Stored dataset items
-- Opening Marker --

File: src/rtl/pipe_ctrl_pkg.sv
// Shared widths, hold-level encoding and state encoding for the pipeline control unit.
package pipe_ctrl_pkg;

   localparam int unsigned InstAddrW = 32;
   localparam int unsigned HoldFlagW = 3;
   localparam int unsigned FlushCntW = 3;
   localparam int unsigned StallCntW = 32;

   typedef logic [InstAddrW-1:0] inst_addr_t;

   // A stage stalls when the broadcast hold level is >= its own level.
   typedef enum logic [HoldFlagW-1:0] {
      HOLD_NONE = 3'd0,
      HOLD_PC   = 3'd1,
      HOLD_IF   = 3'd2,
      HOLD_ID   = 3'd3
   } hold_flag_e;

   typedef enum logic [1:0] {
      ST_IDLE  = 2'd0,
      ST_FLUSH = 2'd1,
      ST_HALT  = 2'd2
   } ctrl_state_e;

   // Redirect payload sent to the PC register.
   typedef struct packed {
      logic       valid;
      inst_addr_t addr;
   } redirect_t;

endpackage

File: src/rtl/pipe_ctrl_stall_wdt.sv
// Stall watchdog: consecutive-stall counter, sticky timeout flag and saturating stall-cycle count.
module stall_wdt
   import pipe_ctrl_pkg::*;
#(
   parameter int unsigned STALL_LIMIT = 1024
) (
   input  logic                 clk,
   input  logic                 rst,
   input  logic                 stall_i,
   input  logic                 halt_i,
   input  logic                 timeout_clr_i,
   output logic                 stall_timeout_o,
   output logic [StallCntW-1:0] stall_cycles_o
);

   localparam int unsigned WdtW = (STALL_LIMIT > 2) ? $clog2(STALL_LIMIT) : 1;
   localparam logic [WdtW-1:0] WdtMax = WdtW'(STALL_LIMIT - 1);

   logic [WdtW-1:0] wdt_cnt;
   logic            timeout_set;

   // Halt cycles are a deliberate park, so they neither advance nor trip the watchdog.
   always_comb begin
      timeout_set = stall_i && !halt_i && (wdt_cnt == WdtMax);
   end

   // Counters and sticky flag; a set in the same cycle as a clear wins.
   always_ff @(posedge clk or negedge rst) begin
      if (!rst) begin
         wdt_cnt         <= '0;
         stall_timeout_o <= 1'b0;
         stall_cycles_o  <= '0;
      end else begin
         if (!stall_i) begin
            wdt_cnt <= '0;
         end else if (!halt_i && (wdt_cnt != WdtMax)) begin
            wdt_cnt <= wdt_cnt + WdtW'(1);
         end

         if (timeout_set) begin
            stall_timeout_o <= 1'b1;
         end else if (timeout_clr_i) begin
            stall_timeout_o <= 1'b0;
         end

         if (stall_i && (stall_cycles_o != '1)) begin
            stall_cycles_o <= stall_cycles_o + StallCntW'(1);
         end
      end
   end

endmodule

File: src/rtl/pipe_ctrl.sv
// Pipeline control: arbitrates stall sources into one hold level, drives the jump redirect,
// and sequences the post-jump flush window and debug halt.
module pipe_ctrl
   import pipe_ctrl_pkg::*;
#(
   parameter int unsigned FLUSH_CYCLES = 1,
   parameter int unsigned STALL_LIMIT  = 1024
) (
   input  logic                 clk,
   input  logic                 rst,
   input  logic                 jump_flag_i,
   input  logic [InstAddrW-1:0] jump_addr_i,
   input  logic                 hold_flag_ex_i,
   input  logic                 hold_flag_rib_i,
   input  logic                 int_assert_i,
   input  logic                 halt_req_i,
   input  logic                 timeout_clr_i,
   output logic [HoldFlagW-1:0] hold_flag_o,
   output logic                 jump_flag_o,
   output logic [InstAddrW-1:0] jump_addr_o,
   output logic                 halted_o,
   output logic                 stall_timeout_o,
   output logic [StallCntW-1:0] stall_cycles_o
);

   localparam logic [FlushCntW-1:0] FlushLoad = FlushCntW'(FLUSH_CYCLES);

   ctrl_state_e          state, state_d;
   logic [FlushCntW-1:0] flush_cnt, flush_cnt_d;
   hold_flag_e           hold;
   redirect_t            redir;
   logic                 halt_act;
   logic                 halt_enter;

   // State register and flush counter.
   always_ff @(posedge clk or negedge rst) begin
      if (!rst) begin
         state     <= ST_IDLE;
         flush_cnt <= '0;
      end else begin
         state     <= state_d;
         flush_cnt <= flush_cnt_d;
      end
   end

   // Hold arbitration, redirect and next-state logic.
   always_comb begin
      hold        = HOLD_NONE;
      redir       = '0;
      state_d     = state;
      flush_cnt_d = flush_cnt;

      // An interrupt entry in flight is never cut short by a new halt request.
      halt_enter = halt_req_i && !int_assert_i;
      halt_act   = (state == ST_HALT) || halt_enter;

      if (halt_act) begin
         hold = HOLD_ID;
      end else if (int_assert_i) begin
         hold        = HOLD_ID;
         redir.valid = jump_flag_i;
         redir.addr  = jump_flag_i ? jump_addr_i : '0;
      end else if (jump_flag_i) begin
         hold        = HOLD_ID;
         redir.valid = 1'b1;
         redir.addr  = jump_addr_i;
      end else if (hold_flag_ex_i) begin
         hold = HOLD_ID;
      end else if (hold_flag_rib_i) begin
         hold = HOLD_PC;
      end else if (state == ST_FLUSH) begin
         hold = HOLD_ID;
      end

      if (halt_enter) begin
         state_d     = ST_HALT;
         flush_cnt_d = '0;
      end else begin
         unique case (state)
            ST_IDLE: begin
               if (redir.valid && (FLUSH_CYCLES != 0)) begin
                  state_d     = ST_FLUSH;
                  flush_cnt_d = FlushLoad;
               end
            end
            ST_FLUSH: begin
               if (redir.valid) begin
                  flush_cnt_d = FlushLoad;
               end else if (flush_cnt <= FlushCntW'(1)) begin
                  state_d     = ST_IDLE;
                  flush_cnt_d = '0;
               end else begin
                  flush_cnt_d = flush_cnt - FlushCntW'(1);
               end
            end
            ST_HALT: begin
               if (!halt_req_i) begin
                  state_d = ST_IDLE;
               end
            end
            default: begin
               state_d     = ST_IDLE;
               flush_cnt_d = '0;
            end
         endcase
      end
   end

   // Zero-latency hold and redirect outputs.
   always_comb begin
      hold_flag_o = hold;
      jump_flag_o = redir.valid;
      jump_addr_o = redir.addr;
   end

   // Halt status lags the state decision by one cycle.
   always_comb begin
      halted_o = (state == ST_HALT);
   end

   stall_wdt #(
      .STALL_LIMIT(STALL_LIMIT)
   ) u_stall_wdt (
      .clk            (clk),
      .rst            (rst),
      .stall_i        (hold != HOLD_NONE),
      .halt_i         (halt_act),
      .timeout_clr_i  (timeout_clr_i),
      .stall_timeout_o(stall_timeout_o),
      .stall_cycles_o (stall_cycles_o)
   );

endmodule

-- Closing Marker --

What you are asked to do:
Output every line above without altering anything.

Solution for this exercise:
File: src/rtl/pipe_ctrl_pkg.sv
// Shared widths, hold-level encoding and state encoding for the pipeline control unit.
package pipe_ctrl_pkg;

   localparam int unsigned InstAddrW = 32;
   localparam int unsigned HoldFlagW = 3;
   localparam int unsigned FlushCntW = 3;
   localparam int unsigned StallCntW = 32;

   typedef logic [InstAddrW-1:0] inst_addr_t;

   // A stage stalls when the broadcast hold level is >= its own level.
   typedef enum logic [HoldFlagW-1:0] {
      HOLD_NONE = 3'd0,
      HOLD_PC   = 3'd1,
      HOLD_IF   = 3'd2,
      HOLD_ID   = 3'd3
   } hold_flag_e;

   typedef enum logic [1:0] {
      ST_IDLE  = 2'd0,
      ST_FLUSH = 2'd1,
      ST_HALT  = 2'd2
   } ctrl_state_e;

   // Redirect payload sent to the PC register.
   typedef struct packed {
      logic       valid;
      inst_addr_t addr;
   } redirect_t;

endpackage

File: src/rtl/pipe_ctrl_stall_wdt.sv
// Stall watchdog: consecutive-stall counter, sticky timeout flag and saturating stall-cycle count.
module stall_wdt
   import pipe_ctrl_pkg::*;
#(
   parameter int unsigned STALL_LIMIT = 1024
) (
   input  logic                 clk,
   input  logic                 rst,
   input  logic                 stall_i,
   input  logic                 halt_i,
   input  logic                 timeout_clr_i,
   output logic                 stall_timeout_o,
   output logic [StallCntW-1:0] stall_cycles_o
);

   localparam int unsigned WdtW = (STALL_LIMIT > 2) ? $clog2(STALL_LIMIT) : 1;
   localparam logic [WdtW-1:0] WdtMax = WdtW'(STALL_LIMIT - 1);

   logic [WdtW-1:0] wdt_cnt;
   logic            timeout_set;

   // Halt cycles are a deliberate park, so they neither advance nor trip the watchdog.
   always_comb begin
      timeout_set = stall_i && !halt_i && (wdt_cnt == WdtMax);
   end

   // Counters and sticky flag; a set in the same cycle as a clear wins.
   always_ff @(posedge clk or negedge rst) begin
      if (!rst) begin
         wdt_cnt         <= '0;
         stall_timeout_o <= 1'b0;
         stall_cycles_o  <= '0;
      end else begin
         if (!stall_i) begin
            wdt_cnt <= '0;
         end else if (!halt_i && (wdt_cnt != WdtMax)) begin
            wdt_cnt <= wdt_cnt + WdtW'(1);
         end

         if (timeout_set) begin
            stall_timeout_o <= 1'b1;
         end else if (timeout_clr_i) begin
            stall_timeout_o <= 1'b0;
         end

         if (stall_i && (stall_cycles_o != '1)) begin
            stall_cycles_o <= stall_cycles_o + StallCntW'(1);
         end
      end
   end

endmodule

File: src/rtl/pipe_ctrl.sv
// Pipeline control: arbitrates stall sources into one hold level, drives the jump redirect,
// and sequences the post-jump flush window and debug halt.
module pipe_ctrl
   import pipe_ctrl_pkg::*;
#(
   parameter int unsigned FLUSH_CYCLES = 1,
   parameter int unsigned STALL_LIMIT  = 1024
) (
   input  logic                 clk,
   input  logic                 rst,
   input  logic                 jump_flag_i,
   input  logic [InstAddrW-1:0] jump_addr_i,
   input  logic                 hold_flag_ex_i,
   input  logic                 hold_flag_rib_i,
   input  logic                 int_assert_i,
   input  logic                 halt_req_i,
   input  logic                 timeout_clr_i,
   output logic [HoldFlagW-1:0] hold_flag_o,
   output logic                 jump_flag_o,
   output logic [InstAddrW-1:0] jump_addr_o,
   output logic                 halted_o,
   output logic                 stall_timeout_o,
   output logic [StallCntW-1:0] stall_cycles_o
);

   localparam logic [FlushCntW-1:0] FlushLoad = FlushCntW'(FLUSH_CYCLES);

   ctrl_state_e          state, state_d;
   logic [FlushCntW-1:0] flush_cnt, flush_cnt_d;
   hold_flag_e           hold;
   redirect_t            redir;
   logic                 halt_act;
   logic                 halt_enter;

   // State register and flush counter.
   always_ff @(posedge clk or negedge rst) begin
      if (!rst) begin
         state     <= ST_IDLE;
         flush_cnt <= '0;
      end else begin
         state     <= state_d;
         flush_cnt <= flush_cnt_d;
      end
   end

   // Hold arbitration, redirect and next-state logic.
   always_comb begin
      hold        = HOLD_NONE;
      redir       = '0;
      state_d     = state;
      flush_cnt_d = flush_cnt;

      // An interrupt entry in flight is never cut short by a new halt request.
      halt_enter = halt_req_i && !int_assert_i;
      halt_act   = (state == ST_HALT) || halt_enter;

      if (halt_act) begin
         hold = HOLD_ID;
      end else if (int_assert_i) begin
         hold        = HOLD_ID;
         redir.valid = jump_flag_i;
         redir.addr  = jump_flag_i ? jump_addr_i : '0;
      end else if (jump_flag_i) begin
         hold        = HOLD_ID;
         redir.valid = 1'b1;
         redir.addr  = jump_addr_i;
      end else if (hold_flag_ex_i) begin
         hold = HOLD_ID;
      end else if (hold_flag_rib_i) begin
         hold = HOLD_PC;
      end else if (state == ST_FLUSH) begin
         hold = HOLD_ID;
      end

      if (halt_enter) begin
         state_d     = ST_HALT;
         flush_cnt_d = '0;
      end else begin
         unique case (state)
            ST_IDLE: begin
               if (redir.valid && (FLUSH_CYCLES != 0)) begin
                  state_d     = ST_FLUSH;
                  flush_cnt_d = FlushLoad;
               end
            end
            ST_FLUSH: begin
               if (redir.valid) begin
                  flush_cnt_d = FlushLoad;
               end else if (flush_cnt <= FlushCntW'(1)) begin
                  state_d     = ST_IDLE;
                  flush_cnt_d = '0;
               end else begin
                  flush_cnt_d = flush_cnt - FlushCntW'(1);
               end
            end
            ST_HALT: begin
               if (!halt_req_i) begin
                  state_d = ST_IDLE;
               end
            end
            default: begin
               state_d     = ST_IDLE;
               flush_cnt_d = '0;
            end
         endcase
      end
   end

   // Zero-latency hold and redirect outputs.
   always_comb begin
      hold_flag_o = hold;
      jump_flag_o = redir.valid;
      jump_addr_o = redir.addr;
   end

   // Halt status lags the state decision by one cycle.
   always_comb begin
      halted_o = (state == ST_HALT);
   end

   stall_wdt #(
      .STALL_LIMIT(STALL_LIMIT)
   ) u_stall_wdt (
      .clk            (clk),
      .rst            (rst),
      .stall_i        (hold != HOLD_NONE),
      .halt_i         (halt_act),
      .timeout_clr_i  (timeout_clr_i),
      .stall_timeout_o(stall_timeout_o),
      .stall_cycles_o (stall_cycles_o)
   );

endmodule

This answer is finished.